Match on the string "group" in the entries below and return every matching line.

- _Supplied material_
:::::
===== config.mk =====
export PLATFORM = sky130hd
export DESIGN_NAME = lsu_subword_ctrl_flat
export DESIGN_NICKNAME = d
export VERILOG_FILES = /design/src/rtl/lsu_subword_ctrl_if.sv /design/src/rtl/lsu_subword_ctrl.sv /design/src/flat_wrapper.sv
export SDC_FILE = /design/constraint.sdc
export NUM_CORES = 1
export LEC_CHECK = 0
export CAP_MARGIN = 15
export CORE_MARGIN = 4
export CORE_UTILIZATION = 43
export DETAILED_ROUTE_END_ITERATION = 10
export GPL_ROUTABILITY_DRIVEN = 0
export PLACE_DENSITY = 0.75
export SYNTH_ARGS = -nofsm -noshare
export SYNTH_HDL_FRONTEND = slang
export SYNTH_SLANG_ARGS = --single-unit

===== constraint.sdc =====
create_clock -name clk -period 6.95 [get_ports clk]
set_input_delay 1.0425 -clock clk [delete_from_list [all_inputs] [get_ports clk]]
set_output_delay 1.0425 -clock clk [all_outputs]
set_load 0.01 [all_outputs]

===== src/rtl/lsu_subword_ctrl_if.sv =====
// Word-wide data-memory bus with a ready/ack handshake.
// The LSU drives the request side (master); the memory answers (slave).
interface lsu_subword_ctrl_if #(
  parameter int ADDR_W = 32
);
  logic              mem_req;
  logic              mem_we;
  logic [ADDR_W-1:0] mem_addr;
  logic [31:0]       mem_wdata;
  logic [31:0]       mem_rdata;
  logic              mem_ack;

  modport master (
    output mem_req, mem_we, mem_addr, mem_wdata,
    input  mem_rdata, mem_ack
  );

  modport slave (
    input  mem_req, mem_we, mem_addr, mem_wdata,
    output mem_rdata, mem_ack
  );
endinterface


===== src/rtl/lsu_subword_ctrl.sv =====
// Load/store sequencer for a word-only memory: lane-extracting loads and
// read-modify-write sub-word stores, stalling the core while a sequence runs.
module lsu_subword_ctrl #(
  parameter int ADDR_W = 32
) (
  input  logic              clk,
  input  logic              reset,
  input  logic              req,
  input  logic              we,
  input  logic [ADDR_W-1:0] addr,
  input  logic [31:0]       wdata,
  input  logic [3:0]        be,
  input  logic              sext,
  output logic [31:0]       rdata,
  output logic              done,
  output logic              err,
  output logic              stall,
  lsu_subword_ctrl_if.master mem
);

  typedef enum logic [1:0] {IDLE, RD, WR, RESP} state_t;

  state_t            state_q, state_d;
  logic              mem_req_q, mem_req_d;
  logic              mem_we_q, mem_we_d;
  logic [ADDR_W-1:0] mem_addr_q, mem_addr_d;
  logic [31:0]       mem_wdata_q, mem_wdata_d;
  logic [31:0]       rdata_q, rdata_d;
  logic              err_q, err_d;
  logic              done_q, done_d;

  logic              we_q, we_d;
  logic              sext_q, sext_d;
  logic [1:0]        off_q, off_d;
  logic [3:0]        be_q, be_d;
  logic [31:0]       wdata_q, wdata_d;

  logic              legal;
  logic [3:0]        lm;

  function automatic logic [31:0] extract(input logic [31:0] word, input logic [1:0] off,
                                          input logic [3:0] size, input logic sx);
    logic [31:0] s;
    s = word >> {off, 3'b000};
    case (size)
      4'b0001: extract = sx ? {{24{s[7]}}, s[7:0]} : {24'h0, s[7:0]};
      4'b0011: extract = sx ? {{16{s[15]}}, s[15:0]} : {16'h0, s[15:0]};
      default: extract = s;
    endcase
  endfunction

  function automatic logic [31:0] merge(input logic [31:0] word, input logic [31:0] data,
                                        input logic [1:0] off, input logic [3:0] lanes);
    logic [31:0] bm;
    for (int i = 0; i < 4; i++) bm[8*i +: 8] = {8{lanes[i]}};
    merge = (word & ~bm) | ((data << {off, 3'b000}) & bm);
  endfunction

  assign legal = (be == 4'b0001) ||
                 (be == 4'b0011 && !addr[0]) ||
                 (be == 4'b1111 && addr[1:0] == 2'b00);
  assign lm    = be_q << off_q;

  always_comb begin
    state_d     = state_q;
    mem_req_d   = mem_req_q;
    mem_we_d    = mem_we_q;
    mem_addr_d  = mem_addr_q;
    mem_wdata_d = mem_wdata_q;
    rdata_d     = rdata_q;
    err_d       = err_q;
    done_d      = 1'b0;
    we_d        = we_q;
    sext_d      = sext_q;
    off_d       = off_q;
    be_d        = be_q;
    wdata_d     = wdata_q;
    case (state_q)
      IDLE: begin
        if (req) begin
          we_d       = we;
          sext_d     = sext;
          off_d      = addr[1:0];
          be_d       = be;
          wdata_d    = wdata;
          mem_addr_d = {addr[ADDR_W-1:2], 2'b00};
          if (!legal) begin
            err_d   = 1'b1;
            done_d  = 1'b1;
            state_d = RESP;
          end else if (we && be == 4'b1111) begin
            mem_req_d   = 1'b1;
            mem_we_d    = 1'b1;
            mem_wdata_d = wdata;
            state_d     = WR;
          end else begin
            mem_req_d = 1'b1;
            mem_we_d  = 1'b0;
            state_d   = RD;
          end
        end
      end
      RD: begin
        if (mem.mem_ack) begin
          if (!we_q) begin
            rdata_d   = extract(mem.mem_rdata, off_q, be_q, sext_q);
            err_d     = 1'b0;
            done_d    = 1'b1;
            mem_req_d = 1'b0;
            state_d   = RESP;
          end else begin
            // Read half of the read-modify-write: request stays up into WR.
            mem_wdata_d = merge(mem.mem_rdata, wdata_q, off_q, lm);
            mem_we_d    = 1'b1;
            state_d     = WR;
          end
        end
      end
      WR: begin
        if (mem.mem_ack) begin
          err_d     = 1'b0;
          done_d    = 1'b1;
          mem_req_d = 1'b0;
          mem_we_d  = 1'b0;
          state_d   = RESP;
        end
      end
      RESP:    state_d = IDLE;
      default: state_d = IDLE;
    endcase
  end

  always_ff @(posedge clk or negedge reset) begin
    if (!reset) begin
      state_q     <= IDLE;
      mem_req_q   <= 1'b0;
      mem_we_q    <= 1'b0;
      mem_addr_q  <= '0;
      mem_wdata_q <= '0;
      rdata_q     <= '0;
      err_q       <= 1'b0;
      done_q      <= 1'b0;
    end else begin
      state_q     <= state_d;
      mem_req_q   <= mem_req_d;
      mem_we_q    <= mem_we_d;
      mem_addr_q  <= mem_addr_d;
      mem_wdata_q <= mem_wdata_d;
      rdata_q     <= rdata_d;
      err_q       <= err_d;
      done_q      <= done_d;
    end
  end

  // Captured request fields; only meaningful once a sequence has started.
  always_ff @(posedge clk) begin
    we_q    <= we_d;
    sext_q  <= sext_d;
    off_q   <= off_d;
    be_q    <= be_d;
    wdata_q <= wdata_d;
  end

  assign rdata         = rdata_q;
  assign done          = done_q;
  assign err           = err_q;
  assign stall         = reset & req & ~done_q;
  assign mem.mem_req   = mem_req_q;
  assign mem.mem_we    = mem_we_q;
  assign mem.mem_addr  = mem_addr_q;
  assign mem.mem_wdata = mem_wdata_q;

endmodule


===== src/flat_wrapper.sv =====
// flat-port wrapper written by rule: the top's interface ports become plain ports
module lsu_subword_ctrl_flat 
#(
  parameter int ADDR_W = 32
)
  (clk, reset, req, we, addr, wdata, be, sext, rdata, done, err, stall, mem_mem_req, mem_mem_we, mem_mem_addr, mem_mem_wdata, mem_mem_rdata, mem_mem_ack);
  lsu_subword_ctrl_if #(.ADDR_W(ADDR_W)) mem_i ();
  input  logic clk;
  input  logic reset;
  input  logic req;
  input  logic we;
  input  logic [ADDR_W-1:0] addr;
  input  logic [31:0] wdata;
  input  logic [3:0] be;
  input  logic sext;
  output logic [31:0] rdata;
  output logic done;
  output logic err;
  output logic stall;
  output wire logic [$bits(mem_i.mem_req)-1:0] mem_mem_req;
  output wire logic [$bits(mem_i.mem_we)-1:0] mem_mem_we;
  output wire logic [$bits(mem_i.mem_addr)-1:0] mem_mem_addr;
  output wire logic [$bits(mem_i.mem_wdata)-1:0] mem_mem_wdata;
  input wire logic [$bits(mem_i.mem_rdata)-1:0] mem_mem_rdata;
  input wire logic [$bits(mem_i.mem_ack)-1:0] mem_mem_ack;
  assign mem_mem_req = mem_i.mem_req;
  assign mem_mem_we = mem_i.mem_we;
  assign mem_mem_addr = mem_i.mem_addr;
  assign mem_mem_wdata = mem_i.mem_wdata;
  assign mem_i.mem_rdata = mem_mem_rdata;
  assign mem_i.mem_ack = mem_mem_ack;
  lsu_subword_ctrl #(.ADDR_W(ADDR_W)) u_core (.clk(clk), .reset(reset), .req(req), .we(we), .addr(addr), .wdata(wdata), .be(be), .sext(sext), .rdata(rdata), .done(done), .err(err), .stall(stall), .mem(mem_i));
endmodule

Word level (Yosys, flattened, before mapping)
Index checks and enable logic that the tools add are counted.
- reductions and logical operators: 17
- shift-type cells: 3
- multiplexer cells: 37
- bitwise operators: 8
- equality and inequality tests: 16
- operators with widths (kind ; count):
    $mux 32 ; 7
    $pmux 32 s2 ; 2
    $and 32x32->32 ; 2
    $not 32->32 ; 1
    $or 32x32->32 ; 1
    $shl 32x5->32 ; 1
    $shr 32x5->32 ; 1
    $reduce_and 6->1 ; 4
    $mux 1 ; 18
    $pmux 1 s3 ; 4
    $mux 2 ; 5
    $ne 2x2->1 const B ; 5
    $eq 4x1->1 const B ; 2
    $eq 4x2->1 const B ; 2
    $pmux 2 s4 ; 1
    $ne 2x1->1 const B ; 3
    $reduce_and 3->1 ; 2
    $eq 2x2->1 const B ; 2
    $eq 4x4->1 const B ; 1
    $logic_not 2->1 ; 2
    $shl 4x2->4 ; 1
    $logic_and 1x1->1 ; 3
    $reduce_bool 3->1 ; 1
    $and 1x1->1 ; 2
    other kinds (6) ; 8
- output and inout bits: 101
- register bits after elaboration: 140
- logic and storage cells: 94
- input port bits: 106

Logic depth before layout (Yosys ltp)
Gate-level depths: netlist of the first run.
- depth in word-level cells: 7
- gate-level depth with buffers: 8
- depth with buffers taken out: 7

Least setup slack after synthesis of the first run
OpenSTA, ideal clock, no wires.
- path type: input -> register
- start: input port req
- end: register u_core.mem_addr_q[23], in the netlist u_core.mem.mem_addr[23]
- stages: 4
- data arrival time: 3.049 ns
- setup time: 0.128 ns
- setup slack: 3.773 ns
- data required time: 6.822 ns
- path buffers: 1
- path through: nand2_1 > inv_1 > buf_1 > mux2_2
- cells in the longest elaborated chain, start to end: 1
- RTL lines (element ; RTL line ; text):
    start: declaration ; flat_wrapper.sv:10 ; input logic req;
    $reduce_and 2->1 (no line) ; n/a ;
    end signal: assignment ; lsu_subword_ctrl.sv:147 ; mem_addr_q <= mem_addr_d;
    end: declaration ; lsu_subword_ctrl.sv:26 ; logic [ADDR_W-1:0] mem_addr_q, mem_addr_d;
No other way between the ends.
A chain may end at the register's enable or synchronous reset.

Final worst setup path of the first run
- start: input port req
- end: output port stall
- cells in the longest elaborated chain, start to end: 2
- RTL lines (element ; RTL line ; text):
    $and 1x1->1 (2 in series) ; lsu_subword_ctrl.sv:167 ; assign stall = reset & req & ~done_q;
    end: declaration ; flat_wrapper.sv:19 ; output logic stall;
No other way between the ends.

==> results.yml, run 1 <==
status:
  status: "complete, no violations"
drt:
  first_iter_violations: 390
  dr_total_vias: 5444
  drc: 0
  via_per_inst: 5.566
  wl_per_cell_microns: 19.55
  wl_mm: 19.12
  ant_nets: 0
  dr.pass1.iters: 5
synthesis:
  netlist_area_sq_um: 6678
  async_flop_share: 0.7143
  avgSynthCellArea_sq_um: 11.40
  synth-seq-cells: 140
  synth_cell_types: 42
  synth_warnings: 0
  synthCells: 586
  yosysSeqAreaShare: 0.5546
  synth_edf_count: 40
  synthFlopType: "dfrtp_1"
critical_path:
  critical_path_arrival_ps: 2280
  cpPeakStageDelay_ps: 550
  slowest_stage: "clkdlybuf4s50_1"
  required_ps: 5910
  path_cells: "clkdlybuf4s50_1 -> nand2_1 -> nor2_1 -> clkdlybuf4s50_1"
  path_buf_inv: 2
  critPathTopFamily: "buffers and inverters"
  cp_max_fo: 3
  crit_path_frequent_cell: "clkdlybuf4s50_1"
  worstSetupStartpointType: "primary input"
  cp-end-kind: "primary output"
  critPathKind: "primary input to primary output"
placement:
  placed_cell_area_sq_um: 8811
  port_buffers: 204
  place_inst: 945
  dpl.hpwl_mm: 14.07
die:
  dieArea_sq_um: 17590
  initial_core_util: 0.4393
  std_cell_rows: 45
  fp.coreArea_sq_um: 15200
  die_w_microns: 132.6
  die_y_microns: 132.6
  ios: 207
cells_and_area:
  regArea_sq_um: 3704
  mostFrequentLayoutCells: "clkdlybuf4s50_1, dfrtp_1, mux2i_1, nand2_1, nor2_1"
  n_antenna_cell: 0
  multi_input_area_sq_um: 2761
  final_common_cell: "clkdlybuf4s50_1"
  nets: 888
  syn_to_final_growth_pct: 40.90
  layoutNonFillerInstCount: 978
  drive_gt1_frac: 0.1089
  stdcell_area_sq_um: 9409
  post-route-util: 0.6189
  nFillCells: 1195
timing:
  finalSetupViolCount: 0
  hold_violations: 0
  clock_skew_ps: 6.962
  setup_tns_ps: 0
  tightest_slew_ps: 1105
  max_freq_ghz: 0.3013
  rsz0062_at_grt: "false"
  max-slew-margin-rel: 0.2619
  post-route-period-util: 0.4776
  period_needed_ps: 3319
  slew_viol_final: 0
power_and_ir_drop:
  finalPower_mw: 3.974
  total_leakage_power_nw: 3.903
  irDropWorstVdd_mv: 0.2721
  cellPowerDensity_nw_per_um2: 422.4
clock_tree:
  holdBufCountCts: 0
  cts_setup_buffers: 0
  htree_levels: 4
  post_cts_resized: 0
  cts_root_buf: "clkbuf_16"
  clk_latency_ps: 420
  cts-buffers-inserted: 17
  clock_sinks: 140
  clock_path_buffers: 2
  cts_tree: "built"
  clk_transition_reported_paths_ps: 50
grt:
  antenna_found_initial: 0
  grt_pass1_wl_mm: 30.06
  grt_overflow: 0
  grt_max_degree: 72
  grt_pass1_vias: 5577
  grtUsageTotal: 0.2174
flow_run:
  cap_viol_max_count: 0
worst_hold_path:
  hp-class: "flop to flop"
-- final timing paths --
| check | slack [ps] | endpoint | cells past startpoint | from |
|---|---|---|---|---|
| max in group asynchronous | 5130 | u_core.mem.mem_wdata[24] | 2 | reset |
| max | 3630 | stall | 4 | req |
| min reg2reg | 490 | u_core.mem.mem_wdata[24] | 1 | u_core.mem.mem_wdata[24] |
| max reg2reg | 3830 | u_core.rdata[17] | 7 | u_core.state_q[1] |
| min | 490 | u_core.mem.mem_wdata[24] | 1 | u_core.mem.mem_wdata[24] |
| min in group asynchronous | 590 | u_core.rdata[7] | 1 | reset |
-- power by group --
part	internal [mW]	switching, mW
sequential	1.19	0.189
clock	0.560	0.340
combinational	0.896	0.797
total	2.65	1.33
-- worst reg2reg max path: stages, from the launching register on --
cell	delay (ps)
dfrtp_1	410
inv_1	110
ha_1	150
buf_4	300
and2b_1	250
nand2_1	640
nor4b_4	970
a221o_1	230
-- cell usage after synthesis, types with 2 or more instances --
master,number,area share
inv_1,6,0.0034
o2bb2ai_1,2,0.0026
mux2i_1,71,0.11
o21ai_0,50,0.037
a222oi_1,8,0.012
or2_2,2,0.0019
o22ai_1,2,0.0019
a221o_1,16,0.024
buf_2,6,0.0045
buf_1,5,0.0028
a21o_1,9,0.010
edfxtp_1,40,0.18
nand2_1,60,0.034
ha_1,5,0.0094
buf_6,4,0.0067
nor2_1,56,0.031
buf_4,3,0.0034
a211oi_1,9,0.010
mux2_2,39,0.066
a21oi_1,50,0.037
clkbuf_1,22,0.012
and2_1,2,0.0019
dfrtp_1,100,0.37
-- kinds of logic after synthesis --
kind of cell,synth area share
buffers and inverters,0.03373
and+or+nand+nor,0.08113
AOI/OAI and AO/OA,0.1450
adders and majority gates,0.009369
other,0.0005616
DFF,0.5546
muxes,0.1756
-- final cells by class --
class                   count  share of cell area
well taps                 188             0.02500
clock inverters            13             0.01596
repair buffers            211              0.2231
clock buffers              19             0.04601
multi-input cells         400              0.2935
inverters                   7            0.002793
flip-flops and latches    140              0.3936
-- sequential cells by signal, summed over array words and instances (netlist names) --
register,cells
u_core.mem.mem_wdata,32
u_core.rdata,32
u_core.wdata_q,32
u_core.mem.mem_addr,30
u_core.be_q,4
u_core.off_q,2
u_core.state_q,2
u_core.done,1
u_core.err,1
u_core.mem.mem_req,1
u_core.mem.mem_we,1
u_core.sext_q,1
u_core.we_q,1
-- per-stage QoR --
step	hold WS [ps]	worst slack [ps]
finish	489.3	3631
global route	492.8	3485
CTS	482.9	3628
detailed placement	469.7	3241
global placement	464.4	3398
floorplan	500.1	3773
-- routing by layer --
metal | GRT usage | wire (microns) | vias up
met5 | 0 | 0 | -
met4 | 0.06928 | 435 | 0
met3 | 0.09582 | 2145 | 32
met2 | 0.3369 | 8697 | 275
met1 | 0.2752 | 7837 | 2618
li1 | - | - | 2519
No activity file was read; power rests on OpenSTA's default activity.
==> inputs of run 2 (changes only) <==
==> constraint.sdc (replaced) <==
create_clock -name clk -period 3.28 [get_ports clk]
set_input_delay 0.492 -clock clk [delete_from_list [all_inputs] [get_ports clk]]
set_output_delay 0.492 -clock clk [all_outputs]
set_load 0.01 [all_outputs]
==> run 2 against run 1 <==
  * Hold slack lost 300 ps
  * First-iteration DRC count grew 16%
  * Clock skew is essentially flat
  * Register-to-register slack lost 3000 ps
  * Combinational power grew 110%
  * Sequential power grew 110%
  * Die area is the same
  * Clock-buffer cell count grew 6
  * Via count grew 0.81%
  * Highest routed layer unchanged
  * Cell area grew 0.93%
  * Flip-flop and latch count is the same
==> results.yml, run 2 (synthesized netlist as in run 1, its figures left out) <==
drt:
  via_per_inst: 5.566
  drc: 0
  top_layer_used: "met4"
  first_iter_violations: 452
  wl_met2_mm: 9.159
  ant_nets: 0
  wl_per_cell_microns: 19.88
  dr.pass1.iters: 8
  met1_length_mm: 7.993
  dr_total_vias: 5488
  met3_length_mm: 2.049
  wl_mm: 19.60
power_and_ir_drop:
  total_leakage_power_nw: 3.954
  cellPowerDensity_nw_per_um2: 898.0
  irDropWorstVdd_mv: 0.4497
die:
  dieArea_sq_um: 17590
  die_w_microns: 132.6
  initial_core_util: 0.4393
  die_y_microns: 132.6
  ios: 207
  std_cell_rows: 45
  fp.coreArea_sq_um: 15200
clock_tree:
  cts_tree: "built"
  cts_setup_buffers: 0
  clock_path_buffers: 2
  cts-buffers-inserted: 17
  clk_transition_reported_paths_ps: 60
  clock_sinks: 140
  post_cts_resized: 0
  holdBufCountCts: 0
  cts_root_buf: "clkbuf_16"
  htree_levels: 4
  clk_latency_ps: 410
cells_and_area:
  nFillCells: 1195
  layoutNonFillerInstCount: 986
  n_antenna_cell: 0
  nets: 896
  final_common_cell: "clkdlybuf4s50_1"
  syn_to_final_growth_pct: 42.21
  regArea_sq_um: 3704
  drive_gt1_frac: 0.1153
  mostFrequentLayoutCells: "clkdlybuf4s50_1, dfrtp_1, mux2i_1, nand2_1, nor2_1"
  multi_input_area_sq_um: 2761
grt:
  grt_overflow: 0
  grt_pass1_wl_mm: 31.24
  grt_max_degree: 61
  grtUsageTotal: 0.2246
  antenna_found_initial: 0
  grt_pass1_vias: 5673
critical_path:
  path_cells: "inv_1 -> ha_1 -> buf_4 -> inv_2 -> buf_4 -> nor2_1 -> a222oi_1 -> a21oi_1"
  cp.depth: 8
  worstSetupStartpointType: "flop"
  path_buf_inv: 4
  slowest_stage: "nor2_1"
  cp-end-kind: "flop"
  cp_max_fo: 33
  critPathKind: "flop to flop"
  critical_path_arrival_ps: 2820
  rrSetupSlack_ps: 790
  critPathTopFamily: "buffers and inverters"
  cpPeakStageDelay_ps: 560
  crit_path_frequent_cell: "buf_4"
  ff2ff_path_depth: 8
  required_ps: 3620
placement:
  dpl.hpwl_mm: 14.55
  port_buffers: 204
  place_inst: 954
timing:
  rsz0062_at_grt: "false"
  finalSetupViolCount: 0
  slew_viol_final: 0
  hold_violations: 0
  period_needed_ps: 2485
  post-route-period-util: 0.7576
  max_freq_ghz: 0.4024
  setup_tns_ps: 0
  max-slew-margin-rel: 0.4214
  clock_skew_ps: 7.193
  tightest_slew_ps: 866.6
flow_run:
  cap_viol_max_count: 0
worst_hold_path:
  hp-class: "primary input to asynchronous set/reset pin"
status:
  status: "complete, no violations"
run 2: cell types whose count changed in the layout (fill, tap and decap cells not counted):
| cell | before | now |
|---|---|---|
| buf_12 | 0 | 1 |
| buf_4 | 7 | 15 |
| buf_8 | 1 | 0 |
| clkbuf_1 | 2 | 4 |
| clkbuf_8 | 0 | 4 |
| clkinv_2 | 7 | 4 |
| clkinv_4 | 2 | 0 |
| clkinvlp_4 | 1 | 0 |
run 2: path summary, 6_finish.rpt:
| kind | from | end |
|---|---|---|
| min in group clk | u_core.rdata[1] | u_core.rdata[1] |
| worst max register to register | u_core.state_q[1] | u_core.mem.mem_wdata[20] |
| max in group asynchronous | reset | u_core.mem.mem_addr[2] |
| worst max-delay path | u_core.state_q[1] | u_core.mem.mem_wdata[20] |
| worst min-delay path | reset | u_core.rdata[15] |
| worst min register to register | u_core.rdata[1] | u_core.rdata[1] |
run 2: where the power goes:
group | internal [mW] | switching, mW | leakage (nW)
logic | 1.92 | 1.70 | 2.08
clock network | 1.27 | 0.700 | 0.301
registers | 2.52 | 0.407 | 1.58
total | 5.72 | 2.81 | 3.95
run 2: layout make-up:
class | count | share of cell area
clock buffer | 25 | 0.05217
clock inverter | 7 | 0.01159
inverter | 7 | 0.002767
multi-input combinational | 400 | 0.2908
sequential | 140 | 0.3900
tap | 188 | 0.02477
timing repair buffer | 219 | 0.2279
run 2: through the flow:
stage | setup slack [ps] | power, mW | hold WS, ps | util | area (sq um)
after floorplan | 430.2 | 4.713 | 196.4 | - | 6681
after global placement | 809.2 | 6.461 | 463.7 | 0.5849 | 8891
after detailed placement | 680.7 | 6.586 | 470.5 | 0.5849 | 8891
after CTS | 790.9 | 8.586 | 191.1 | 0.6247 | 9497
after global routing | 599.4 | 9.043 | 230.9 | 0.6247 | 9497
final | 795.0 | 8.528 | 189.7 | 0.6247 | 9497
run 2: metal layers:
| metal | GRT usage | up-vias |
|---|---|---|
| met1 | 0.2904 | 2640 |
| met2 | 0.3511 | 280 |
| met3 | 0.08631 | 29 |
| met5 | 0 | - |
| li1 | - | 2539 |
| met4 | 0.06986 | 0 |
==> inputs of run 3 (changes only) <==
--- a/config.mk
+++ b/config.mk
@@ -10,7 +10,7 @@
 export CORE_UTILIZATION = 43
 export DETAILED_ROUTE_END_ITERATION = 10
 export GPL_ROUTABILITY_DRIVEN = 0
-export PLACE_DENSITY = 0.75
+export PLACE_DENSITY = 0.78
 export SYNTH_ARGS = -nofsm -noshare
 export SYNTH_HDL_FRONTEND = slang
 export SYNTH_SLANG_ARGS = --single-unit
==> constraint.sdc (replaced) <==
create_clock -name clk -period 2.1 [get_ports clk]
set_input_delay 0.315 -clock clk [delete_from_list [all_inputs] [get_ports clk]]
set_output_delay 0.315 -clock clk [all_outputs]
set_load 0.01 [all_outputs]
==> run 3 against run 2 <==
  * Clock power is 61% higher
  * Clock skew is 0.82 ps higher
  * Flip-flop and latch count stayed put
  * Via count is 2.2% higher
  * Non-clock buffer count is 25 higher
  * Routed wire length is 5.5% higher
  * Largest cell class unchanged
:::::
- _Answer to this exercise_
| max in group asynchronous | 5130 | u_core.mem.mem_wdata[24] | 2 | reset |
| min in group asynchronous | 590 | u_core.rdata[7] | 1 | reset |
-- power by group --
| min in group clk | u_core.rdata[1] | u_core.rdata[1] |
| max in group asynchronous | reset | u_core.mem.mem_addr[2] |
group | internal [mW] | switching, mW | leakage (nW)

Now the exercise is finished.